▶ _EXERCISE PROMPT_: Using the data below, return the stretch from the line that contains "register bits: 44" through the line that contains "with buffers: 11", both included, exactly as it stands and nothing beyond it.

▶ _SUPPLIED INFORMATION_:
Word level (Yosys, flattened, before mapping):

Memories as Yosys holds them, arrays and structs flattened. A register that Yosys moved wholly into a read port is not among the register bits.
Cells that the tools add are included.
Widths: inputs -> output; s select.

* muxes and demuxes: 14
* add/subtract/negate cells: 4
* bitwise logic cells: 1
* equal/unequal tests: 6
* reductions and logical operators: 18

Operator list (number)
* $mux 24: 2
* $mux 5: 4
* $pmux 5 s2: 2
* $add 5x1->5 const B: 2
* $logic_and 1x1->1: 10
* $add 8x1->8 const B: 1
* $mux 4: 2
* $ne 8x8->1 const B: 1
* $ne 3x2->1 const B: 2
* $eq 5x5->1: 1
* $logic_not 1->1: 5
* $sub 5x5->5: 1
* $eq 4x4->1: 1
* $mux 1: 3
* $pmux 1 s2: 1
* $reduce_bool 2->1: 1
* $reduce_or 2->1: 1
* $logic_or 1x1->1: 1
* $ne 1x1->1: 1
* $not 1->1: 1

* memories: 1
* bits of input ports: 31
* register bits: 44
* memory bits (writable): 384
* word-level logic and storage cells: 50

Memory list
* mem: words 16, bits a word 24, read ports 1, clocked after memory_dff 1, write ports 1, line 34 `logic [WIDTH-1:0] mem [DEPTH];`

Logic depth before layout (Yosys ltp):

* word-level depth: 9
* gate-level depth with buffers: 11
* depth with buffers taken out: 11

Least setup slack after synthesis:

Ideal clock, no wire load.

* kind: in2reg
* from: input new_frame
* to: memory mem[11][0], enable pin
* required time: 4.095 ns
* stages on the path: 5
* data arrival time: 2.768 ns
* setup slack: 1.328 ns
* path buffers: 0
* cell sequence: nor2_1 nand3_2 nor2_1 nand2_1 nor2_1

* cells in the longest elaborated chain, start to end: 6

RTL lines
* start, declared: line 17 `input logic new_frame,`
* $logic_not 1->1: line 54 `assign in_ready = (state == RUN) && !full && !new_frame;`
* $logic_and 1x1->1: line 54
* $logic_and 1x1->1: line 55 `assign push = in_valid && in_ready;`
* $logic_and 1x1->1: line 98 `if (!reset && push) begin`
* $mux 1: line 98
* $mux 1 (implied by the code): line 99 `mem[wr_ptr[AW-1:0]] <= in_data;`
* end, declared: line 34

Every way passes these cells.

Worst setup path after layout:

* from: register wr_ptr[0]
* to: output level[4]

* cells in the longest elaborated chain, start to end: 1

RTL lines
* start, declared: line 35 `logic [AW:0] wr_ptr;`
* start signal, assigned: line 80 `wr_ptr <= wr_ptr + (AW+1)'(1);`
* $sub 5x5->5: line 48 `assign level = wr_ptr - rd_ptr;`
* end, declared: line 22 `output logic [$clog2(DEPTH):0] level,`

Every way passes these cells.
## src/rtl/jtcop_pkg.sv

```systemverilog
// Shared definitions for the object DMA and the object renderer that reads
// the buffer it fills.
package jtcop_pkg;

    typedef enum logic [2:0] {
        IDLE = 3'd0,
        REQ  = 3'd1,
        WAIT = 3'd2,
        COPY = 3'd3,
        DONE = 3'd4
    } objdma_state_t;

    // Default object RAM geometry: 2**10 words of 16 bits.
    localparam int OBJDMA_AW    = 10;
    localparam int OBJDMA_WORDS = 1 << OBJDMA_AW;

    // Number of words moved by one copy for a given address width.
    function automatic int objdma_words(input int aw);
        return 1 << aw;
    endfunction

endpackage

```

## src/rtl/jtcop_objdma.sv

```systemverilog
// Object DMA: on an obj_copy strobe it requests the CPU bus, waits for the
// grant with the address strobe released, then copies the whole object RAM
// into the object buffer, one word per cen tick.
//
// Bus handshake: BRn goes low with the request; the copy starts only on a
// cen tick that sees BGn=0 and ASn=1 together, at which point BGACKn is
// asserted and BRn released. BGACKn is held low until the last word has
// been written, whatever BGn does meanwhile.
module jtcop_objdma
    import jtcop_pkg::*;
#(
    parameter int AW = OBJDMA_AW
)(
    input  logic          clk,
    input  logic          rst,
    input  logic          cen,
    input  logic          obj_copy,
    input  logic          ASn,
    input  logic          BGn,
    output logic          BRn,
    output logic          BGACKn,
    output logic          busy,
    output logic [AW-1:0] src_addr,
    input  logic [15:0]   src_dout,
    output logic [AW-1:0] dst_addr,
    output logic [15:0]   dst_din,
    output logic          dst_we,
    output objdma_state_t dbg_state
);

    // One extra bit so the count can reach the word total without wrapping.
    localparam logic [AW:0] WORDS = (AW+1)'(objdma_words(AW));

    objdma_state_t st, st_nxt;
    logic          obj_copy_l;
    logic          pending;
    logic          rd_valid;   // src_dout holds data for the previous address
    logic          we_r;
    logic [AW:0]   cnt;        // words written so far in this copy
    logic          req;

    assign req       = cen & obj_copy & ~obj_copy_l;
    assign dst_we    = we_r & cen;
    assign dbg_state = st;

    // Next-state decode.
    always_comb begin
        st_nxt = st;
        case (st)
            IDLE:    if (req) st_nxt = REQ;
            REQ:     if (!obj_copy) st_nxt = WAIT;
            WAIT:    if (!BGn && ASn) st_nxt = COPY;
            COPY:    if (cnt == WORDS) st_nxt = DONE;
            DONE:    st_nxt = pending ? REQ : IDLE;
            default: st_nxt = IDLE;
        endcase
    end

    // State register.
    always_ff @(posedge clk) begin
        if (rst)      st <= IDLE;
        else if (cen) st <= st_nxt;
    end

    // Bus signals, request tracking and the copy datapath.
    always_ff @(posedge clk) begin
        if (rst) begin
            obj_copy_l <= 1'b1;   // a strobe already high at release is no edge
            pending    <= 1'b0;
            rd_valid   <= 1'b0;
            we_r       <= 1'b0;
            cnt        <= '0;
            BRn        <= 1'b1;
            BGACKn     <= 1'b1;
            busy       <= 1'b0;
            src_addr   <= '0;
            dst_addr   <= '0;
            dst_din    <= '0;
        end else if (cen) begin
            obj_copy_l <= obj_copy;
            we_r       <= 1'b0;

            if (st == DONE)
                pending <= 1'b0;
            else if (req && (st == REQ || st == WAIT || st == COPY))
                pending <= 1'b1;

            case (st)
                IDLE: begin
                    if (st_nxt == REQ) begin
                        BRn  <= 1'b0;
                        busy <= 1'b1;
                    end
                end
                WAIT: begin
                    if (st_nxt == COPY) begin
                        BRn      <= 1'b1;
                        BGACKn   <= 1'b0;
                        cnt      <= '0;
                        src_addr <= '0;
                        rd_valid <= 1'b0;
                    end
                end
                COPY: begin
                    if (st_nxt == DONE) begin
                        BGACKn <= 1'b1;
                        // Stay busy when another copy is already queued.
                        busy   <= pending | req;
                    end else begin
                        src_addr <= src_addr + 1'b1;
                        rd_valid <= 1'b1;
                        if (rd_valid) begin
                            we_r     <= 1'b1;
                            dst_addr <= cnt[AW-1:0];
                            dst_din  <= src_dout;
                            cnt      <= cnt + 1'b1;
                        end
                    end
                end
                DONE: begin
                    if (st_nxt == REQ) begin
                        BRn  <= 1'b0;
                        busy <= 1'b1;
                    end else begin
                        busy <= 1'b0;
                    end
                end
                default: ;
            endcase
        end
    end

endmodule

```
$ cat config.mk
export PLATFORM = sky130hd
export DESIGN_NAME = pipe_if_stage
export DESIGN_NICKNAME = d
export VERILOG_FILES = /design/src/rtl/pipe_if_stage.sv
export SDC_FILE = /design/constraint.sdc
export NUM_CORES = 1
export LEC_CHECK = 0
export CAP_MARGIN = 20
export CORE_ASPECT_RATIO = 1.75
export CORE_MARGIN = 8
export CORE_UTILIZATION = 50
export CTS_CLUSTER_SIZE = 20
export DETAILED_ROUTE_END_ITERATION = 16
export PLACE_DENSITY = 0.85
export SYNTH_ARGS = -nofsm -noshare
export SYNTH_HDL_FRONTEND = slang
export SYNTH_SLANG_ARGS = --single-unit
$ cat constraint.sdc
create_clock -name clock -period 6.6 [get_ports clock]
set_clock_uncertainty 0.1 [all_clocks]
set_input_delay 1.32 -clock clock [delete_from_list [all_inputs] [get_ports clock]]
set_output_delay 1.32 -clock clock [all_outputs]
set_load 0.02 [all_outputs]
$ cat src/rtl/pipe_if_stage.sv
// Instruction-fetch stage: PC, next-PC select, req/ack fetch FSM and IF/ID register.
// Optional performance counters are enabled with `define PIPE_IF_PERF_EN.
module pipe_if_stage #(
  parameter logic [31:0] RESET_PC = 32'h0000_0000,
  parameter logic [31:0] NOP_INST = 32'h0000_0000
) (
  input  logic        clock,
  input  logic        reset,
  input  logic        wpcir,
  input  logic [1:0]  pcsource,
  input  logic [31:0] bpc,
  input  logic [31:0] rpc,
  input  logic [31:0] jpc,
  output logic        imem_req,
  output logic [31:0] imem_addr,
  input  logic        imem_ack,
  input  logic [31:0] imem_rdata,
  output logic [31:0] pc,
  output logic [31:0] dpc4,
  output logic [31:0] dinst,
  output logic        dvalid,
  output logic        fetch_busy,
`ifdef PIPE_IF_PERF_EN
  output logic [31:0] perf_fetched,
  output logic [31:0] perf_stall,
  output logic [31:0] perf_squash,
`endif
  output logic [1:0]  dbg_state
);

  typedef enum logic [1:0] {S_REQ, S_WAIT, S_HOLD, S_DROP} state_e;

  // Handshake: imem_req stays high from issue until the cycle imem_ack is
  // sampled high; imem_addr is constant over that whole window.
  state_e      state_q, state_d;
  logic        req_q, req_d;
  logic [31:0] pc_q, pc_d;
  logic [31:0] addr_q, addr_d;
  logic [31:0] dpc4_q, dpc4_d;
  logic [31:0] dinst_q, dinst_d;
  logic        dvalid_q, dvalid_d;
  logic [31:0] hold_q, hold_d;
  logic        redirect;
  logic        load_inst;
  logic [31:0] target;
  logic [31:0] pc_plus4;

  assign pc_plus4 = pc_q + 32'd4;
  assign redirect = dvalid_q & wpcir & (pcsource != 2'b00);

  always_comb begin
    target = pc_plus4;
    unique case (pcsource)
      2'b01:   target = bpc;
      2'b10:   target = rpc;
      2'b11:   target = jpc;
      default: target = pc_plus4;
    endcase
  end

  always_comb begin
    state_d   = state_q;
    pc_d      = pc_q;
    dpc4_d    = dpc4_q;
    dinst_d   = dinst_q;
    dvalid_d  = dvalid_q;
    hold_d    = hold_q;
    load_inst = 1'b0;
    if (redirect) begin
      // Squash whatever was fetched; an unacked request must still drain.
      pc_d     = target;
      dinst_d  = NOP_INST;
      dvalid_d = 1'b0;
      state_d  = ((state_q != S_HOLD) && !imem_ack) ? S_DROP : S_REQ;
    end else begin
      unique case (state_q)
        S_REQ, S_WAIT: begin
          if (imem_ack) begin
            if (wpcir) begin
              dinst_d   = imem_rdata;
              dpc4_d    = pc_plus4;
              dvalid_d  = 1'b1;
              pc_d      = pc_plus4;
              load_inst = 1'b1;
              state_d   = S_REQ;
            end else begin
              hold_d  = imem_rdata;
              state_d = S_HOLD;
            end
          end else begin
            state_d = S_WAIT;
            if (wpcir) begin
              dinst_d  = NOP_INST;
              dvalid_d = 1'b0;
            end
          end
        end
        S_HOLD: begin
          if (wpcir) begin
            dinst_d   = hold_q;
            dpc4_d    = pc_plus4;
            dvalid_d  = 1'b1;
            pc_d      = pc_plus4;
            load_inst = 1'b1;
            state_d   = S_REQ;
          end
        end
        S_DROP: begin
          if (wpcir) begin
            dinst_d  = NOP_INST;
            dvalid_d = 1'b0;
          end
          if (imem_ack) state_d = S_REQ;
        end
      endcase
    end
    // Every entry into S_REQ starts a new fetch of the (possibly new) pc.
    addr_d = (state_d == S_REQ) ? pc_d : addr_q;
    req_d  = (state_d != S_HOLD);
  end

  always_ff @(posedge clock) begin
    if (reset) begin
      state_q  <= S_REQ;
      req_q    <= 1'b1;
      pc_q     <= RESET_PC;
      addr_q   <= RESET_PC;
      dpc4_q   <= 32'h0;
      dinst_q  <= NOP_INST;
      dvalid_q <= 1'b0;
      hold_q   <= NOP_INST;
    end else begin
      state_q  <= state_d;
      req_q    <= req_d;
      pc_q     <= pc_d;
      addr_q   <= addr_d;
      dpc4_q   <= dpc4_d;
      dinst_q  <= dinst_d;
      dvalid_q <= dvalid_d;
      hold_q   <= hold_d;
    end
  end

`ifdef PIPE_IF_PERF_EN
  logic [31:0] fetched_q, stall_q, squash_q;

  always_ff @(posedge clock) begin
    if (reset) begin
      fetched_q <= 32'h0;
      stall_q   <= 32'h0;
      squash_q  <= 32'h0;
    end else begin
      if (load_inst) fetched_q <= fetched_q + 32'd1;
      if (!wpcir || (state_q == S_WAIT) || (state_q == S_DROP)) stall_q <= stall_q + 32'd1;
      if (redirect) squash_q <= squash_q + 32'd1;
    end
  end

  assign perf_fetched = fetched_q;
  assign perf_stall   = stall_q;
  assign perf_squash  = squash_q;
`endif

  // The request is abandoned combinationally while reset is held.
  assign imem_req   = req_q & ~reset;
  assign imem_addr  = addr_q;
  assign pc         = pc_q;
  assign dpc4       = dpc4_q;
  assign dinst      = dinst_q;
  assign dvalid     = dvalid_q;
  assign fetch_busy = ~reset & ((state_q == S_WAIT) || (state_q == S_DROP) ||
                                ((state_q == S_REQ) && !imem_ack));
  assign dbg_state  = state_q;

endmodule

# ---- Word level (Yosys, flattened, before mapping)
# Cells that the tools add are included.
dict set report totals {
  regBits 164
  inputBits 134
  out_inout_bits 133
  elab_cells 65
}
dict set report op_classes {
  n_addsub 1
  eq_ne 11
  mux 24
  bitwise_logic 7
  reduce_logical 14
}
# op n
set ops {}
lappend ops {{32-bit 2-to-1 mux} 9}
lappend ops {{32-bit one-hot mux with 3 select lines} 2}
lappend ops {{32-bit one-hot mux with 2 select lines} 2}
lappend ops {{32-bit by 3-bit adder with 32-bit output, second input constant} 1}
lappend ops {{2-bit 2-to-1 mux} 6}
lappend ops {{2-bit == test, second input constant} 4}
lappend ops {{2-bit inequality test, second input constant} 4}
lappend ops {{2-bit one-hot mux with 3 select lines} 1}
lappend ops {{1-bit bitwise AND} 4}
lappend ops {{2-bit by 1-bit == test with 1-bit output, second input constant} 2}
lappend ops {{2-bit zero test} 2}
lappend ops {{4-bit AND reduction} 1}
lappend ops {{2-bit nonzero test} 2}
lappend ops {{2-bit OR reduction} 2}
lappend ops {{1-bit 2-to-1 mux} 3}
lappend ops {{3-bit inequality test, second input constant} 1}
lappend ops {{1-bit NOT} 3}
lappend ops {{1-bit one-hot mux with 3 select lines} 1}
lappend ops {{3-bit AND reduction} 1}
lappend ops {{1-bit logical AND} 2}
lappend ops {{1-bit logical OR} 2}
lappend ops {{2-bit AND reduction} 1}
lappend ops {{1-bit zero test} 1}

# ---- Logic depth before layout (Yosys ltp)
dict set report depth {
  ltp_word 5
  depth_mapped 8
  depth_no_buf 6
}

# ---- Worst setup path after synthesis
# No wires, ideal clock.
dict set report synth_timing {
  kind {input to output}
  start {in reset}
  end {out fetch_busy}
  t_arrival_ns 2.272
  required_time_ns 5.180
  slack_ns 2.908
  stages 4
  n_path_buf 3
  path_cell_list {clkbuf_1 -> clkbuf_1 -> clkbuf_1 -> nor2_1}
}
dict set report synth_via {
  elab_chain_len 2
}
# element line
set synth_rtl {}
lappend synth_rtl {{from (decl)} 8} ;# input logic reset,
lappend synth_rtl {{1-bit NOT} 171} ;# assign fetch_busy = ~reset & ((state_q == S_WAIT) || (state_q == S_DROP) ||
lappend synth_rtl {{1-bit bitwise AND} 171}
lappend synth_rtl {{to (decl)} 22} ;# output logic fetch_busy,
# No other way between the ends.

# ---- Worst setup path after layout
dict set report layout_timing {
  start {in imem_ack}
  end {out fetch_busy}
}
dict set report layout_via {
  elab_chain_len 4
}
# element line
set layout_rtl {}
lappend layout_rtl {{from (decl)} 16} ;# input logic imem_ack,
lappend layout_rtl {{1-bit zero test} 172} ;# ((state_q == S_REQ) && !imem_ack));
lappend layout_rtl {{1-bit logical AND} 172}
lappend layout_rtl {{1-bit logical OR} 171}
lappend layout_rtl {{1-bit bitwise AND} 171}
# No other way between the ends.

==> results.txt <==
outcome: finished clean
Post-synth EDFFs: 0
Routed Antenna Nets: 0
NumNets Final: 1316
Max IR drop VDD: 0.0001739 V
Boundary Pins: 267
register area: 3283 um^2
reg2reg start: dbg_state[1]
GR Overflow Total: 0
hold_buf cts: 0
crit path launch type: primary input
most frequent cells in the layout: clkdlybuf4s50_1, dfxtp_1, nand2_1
gr usage total: 0.2699
Synth Cell Area: 8228 um^2
initial antenna violation count: 0
area occupied by multi-input gates: 4413 um^2
Avg Cell Area, Syn: 8.404 um^2
final instance area: 11450 um^2
Pre-Repair DR Iteration Count: 6
share of cells above drive strength 1: 0.09966
slew margin rel.: 0.3541
crit path DAT: 2.85 ns
via/cell ratio: 6.038
Req. time, crit path: 5.18 ns
ANT cells: 0
Gate Count Post-Synth: 979
R2R setup slack: 3.66 ns
core area: 16290 um^2
FF-to-FF End: imem_addr[20]
first-pass GRT wire length: 44.42 mm
cts repair resizes: 0
pre-CTS setup slack: 2.277 ns
IO Port Bufs: 266
Synth-to-Final Area Change: 39.22%
initial drt markers: 740
CTS Sinks: 164
CTS max path bufs: 2
synthesized net count: 1114
number of global-route vias before repair: 8103
Pwr Density: 221.2 nW/um^2
CTS tree: yes
# rows: 62
setup ws final: 2.326 ns
hold crit path type: register to register
setup TNS: 0 ns
crit share post-route: 0.6476
final setup fails: 0
largest net degree at the start of global routing: 89
Tightest Pin Transition: 0.9661 ns
CP max FO: 7
DRT Wirelength: 29.19 mm
die width: 113.0 um
max-cap viol count: 0
leak pwr: 3.822 nW
wire length per cell: 21.06 um
CTS clk-pin slew, worst paths: 0.06 ns
FF+latch count, synth: 164
DP HPWL: 21.52 mm
fin crit period: 4.274 ns
placed instance area: 10870 um^2
ys flop type: dfxtp_1
Setup crit end kind: primary output
initial core utilization: 0.5051
RSZ-0062 raised after global routing: no
CP endpoint: fetch_busy
Residual DRC: 0
via count: 8368
Skew-Pair Late Insertion Delay: 0.42 ns
commonest non-fill, non-tap cell in the layout: clkdlybuf4s50_1
asr flop ratio synth: 0
Num CTS Buffers: 17
f_max: 234.0 MHz
H-tree Lvls: 4
die height: 185.7 um
Worst Reg-to-Reg Cells: 6
die area: 20980 um^2
final max-slew violation count: 0
synth warn: 0
post-CTS setup buffers: 0
final hold slack: 0.3545 ns
Critical path origin: imem_ack
Crit Path Class: primary input to primary output
library cells used by synthesis: 63
final RePlAce weighted congestion: 0.9692
CTS root buffer: clkbuf_16
final hold vios: 0
sequential area share after synthesis: 0.3990
Fillers: 1270
[state kept, by name (all words and copies together), names as in the netlist, named ones only]
register and cells:
dinst 32, dbg_state 2, dpc4 32, pc 32
req_q 1, imem_addr 32, hold_q 32
[worst min-delay path by stage]
stage / startpoint / to / slack [ns] / depth (start not counted)
2_1_floorplan: hold_q[0] / hold_q[0] / 0.34 / 2
5_1_grt: imem_addr[4] / imem_addr[4] / 0.37 / 2
6_report: hold_q[11] / hold_q[11] / 0.35 / 2
3_3_place_gp: hold_q[10] / hold_q[10] / 0.34 / 2
4_1_cts: hold_q[12] / hold_q[12] / 0.36 / 2
3_5_place_dp: imem_addr[16] / imem_addr[16] / 0.35 / 2
[metal layers]
layer	routed length, um	part of all wire	track usage	up-vias
met5	0	0	0	-
met4	1889	0.065	0.1758	0
met3	2132	0.073	0.06660	100
met2	14480	0.50	0.4625	438
met1	10680	0.37	0.2916	3865
li1	-	-	-	3965
[worst max-delay path, stage by stage]
cell and delay, ns:
clkdlybuf4s50_1 0.54, nor2_1 0.22, nor2_1 0.06, nor2_1 0.10, clkdlybuf4s50_1 0.62
[metrics by stage]
step / utilization / cells / power (W)
after floorplan: - / 979 / 0.001347
after global placement: 0.6654 / 1352 / 0.001568
after detailed placement: 0.6672 / 1354 / 0.001579
after CTS: 0.7031 / 1386 / 0.002539
after global routing: 0.7031 / 1386 / 0.002629
final: 0.7031 / 1386 / 0.002534
[area by class of cell]
cell class              instances  share of cell area
clock inverters                15             0.01398
multi-input cells             680              0.3853
well taps                     192             0.02097
repair buffers                284              0.2449
flip-flops and latches        164              0.2866
inverters                      34             0.01114
clock buffers                  17             0.03714
[where the power goes]
group / switching [W] / leakage [nW] / internal, W / total, W
Sequential: 0.0000422 / 1.34 / 0.00104 / 0.00108
Clock: 0.000464 / 0.286 / 0.000509 / 0.000973
Combinational: 0.000248 / 2.20 / 0.000231 / 0.000479
[cells by family (layout without fill, tap and decap cells)]
kind of cell / count (synthesis) / count (layout) / synth area share
buf+inv: 135 / 350 / 0.06706
fa+ha+maj: 1 / 1 / 0.001520
flops: 164 / 164 / 0.3990
simple gates: 357 / 357 / 0.2278
compound gates: 253 / 253 / 0.2200
xor+xnor: 30 / 30 / 0.03193
mux: 39 / 39 / 0.05262
[synth_stat cells (5+ instances only)]
cell,instances,area [um^2]
a211oi_1,29,217.7
a21oi_1,54,270.3
a221oi_1,23,201.4
a22oi_1,35,262.8
a31o_2,5,43.79
and3_1,7,43.79
buf_2,15,75.07
clkbuf_1,78,292.8
dfxtp_1,164,3283
inv_1,34,127.6
mux2_2,34,382.9
mux2i_1,5,50.05
nand2_1,108,405.4
nand2b_1,8,50.05
nand3_1,20,100.1
nand3b_1,20,150.1
nand4_1,13,81.33
nor2_1,65,244.0
nor2b_1,37,231.5
nor3_1,34,170.2
nor4_1,12,75.07
o21ai_0,16,80.08
o22ai_1,32,200.2
o31a_1,11,96.34
o31ai_1,8,60.06
o41ai_1,6,52.55
or3_1,5,31.28
xnor2_1,23,201.4
xor2_1,7,61.31
No activity file was read; power rests on OpenSTA's default activity.
[src/rtl/axis_frame_len_queue.sv]
// Tags frame-length strobes under/oversize and queues them to an AXI-Stream output, one cycle from strobe to tvalid.
// The strobe source is never stalled: a strobe that arrives while the queue is full and not being popped is dropped and counted.
module axis_frame_len_queue #(
  parameter int LEN_WIDTH = 16,
  parameter int DEPTH     = 16,
  parameter int CNT_WIDTH = 32,
  parameter int MIN_LEN   = 64,
  parameter int MAX_LEN   = 1518
) (
  input  logic                     clk,
  input  logic                     rst_n,
  input  logic [LEN_WIDTH-1:0]     frame_len,
  input  logic                     frame_len_valid,
  output logic [LEN_WIDTH-1:0]     m_axis_len_tdata,
  output logic [1:0]               m_axis_len_tuser,
  output logic                     m_axis_len_tvalid,
  input  logic                     m_axis_len_tready,
  output logic [$clog2(DEPTH):0]   fill_level,
  output logic [CNT_WIDTH-1:0]     frame_count,
  output logic [CNT_WIDTH-1:0]     drop_count
);

  localparam int AW = $clog2(DEPTH);
  localparam int FW = AW + 1;
  localparam logic [LEN_WIDTH-1:0] MIN_L   = LEN_WIDTH'(MIN_LEN);
  localparam logic [LEN_WIDTH-1:0] MAX_L   = LEN_WIDTH'(MAX_LEN);
  localparam logic [FW-1:0]        FULL_LVL = FW'(DEPTH);

  typedef struct packed {
    logic [1:0]           tag;
    logic [LEN_WIDTH-1:0] len;
  } entry_t;

  entry_t          mem [DEPTH];
  entry_t          wr_entry;
  logic [AW-1:0]   rd_ptr;
  logic [AW-1:0]   wr_ptr;
  logic            pop;
  logic            push;
  logic            drop;
  logic            full;

  // A full queue still takes a strobe when the head leaves in the same cycle.
  assign full  = (fill_level == FULL_LVL);
  assign pop   = m_axis_len_tvalid && m_axis_len_tready;
  assign push  = frame_len_valid && (!full || pop);
  assign drop  = frame_len_valid && !push;

  assign wr_entry.tag = {frame_len > MAX_L, frame_len < MIN_L};
  assign wr_entry.len = frame_len;

  assign m_axis_len_tvalid = (fill_level != '0);
  assign m_axis_len_tdata  = mem[rd_ptr].len;
  assign m_axis_len_tuser  = mem[rd_ptr].tag;

  always_ff @(posedge clk) begin
    if (push) begin
      mem[wr_ptr] <= wr_entry;
    end
  end

  always_ff @(posedge clk or negedge rst_n) begin
    if (!rst_n) begin
      rd_ptr      <= '0;
      wr_ptr      <= '0;
      fill_level  <= '0;
      frame_count <= '0;
      drop_count  <= '0;
    end else begin
      if (push) begin
        wr_ptr <= wr_ptr + AW'(1);
      end
      if (pop) begin
        rd_ptr <= rd_ptr + AW'(1);
      end
      case ({push, pop})
        2'b10:   fill_level <= fill_level + FW'(1);
        2'b01:   fill_level <= fill_level - FW'(1);
        default: fill_level <= fill_level;
      endcase
      // Counters saturate at all-ones rather than wrapping.
      if (push && (frame_count != '1)) begin
        frame_count <= frame_count + CNT_WIDTH'(1);
      end
      if (drop && (drop_count != '1)) begin
        drop_count <= drop_count + CNT_WIDTH'(1);
      end
    end
  end

endmodule

[config.mk]
export PLATFORM = sky130hd
export DESIGN_NAME = axis_frame_len_queue
export DESIGN_NICKNAME = d
export VERILOG_FILES = /design/src/rtl/axis_frame_len_queue.sv
export SDC_FILE = /design/constraint.sdc
export NUM_CORES = 1
export LEC_CHECK = 0
export CORE_UTILIZATION = 59
export CTS_BUF_LIST = sky130_fd_sc_hd__clkbuf_8
export DETAILED_ROUTE_END_ITERATION = 6
export MAX_ROUTING_LAYER = met4
export PLACE_DENSITY_LB_ADDON = 0.1
export SETUP_SLACK_MARGIN = 0.1
export SLEW_MARGIN = 0
export SYNTH_ARGS = -nofsm -noshare
export SYNTH_HDL_FRONTEND = slang
export SYNTH_SLANG_ARGS = --single-unit
[constraint.sdc]
create_clock -name clk -period 4.45 [get_ports clk]
set_input_delay 0.89 -clock clk [delete_from_list [all_inputs] [get_ports clk]]
set_output_delay 0.89 -clock clk [all_outputs]
set_load 0.03 [all_outputs]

▶ _TASK ANSWER_:
* register bits: 44
* memory bits (writable): 384
* word-level logic and storage cells: 50

Memory list
* mem: words 16, bits a word 24, read ports 1, clocked after memory_dff 1, write ports 1, line 34 `logic [WIDTH-1:0] mem [DEPTH];`

Logic depth before layout (Yosys ltp):

* word-level depth: 9
* gate-level depth with buffers: 11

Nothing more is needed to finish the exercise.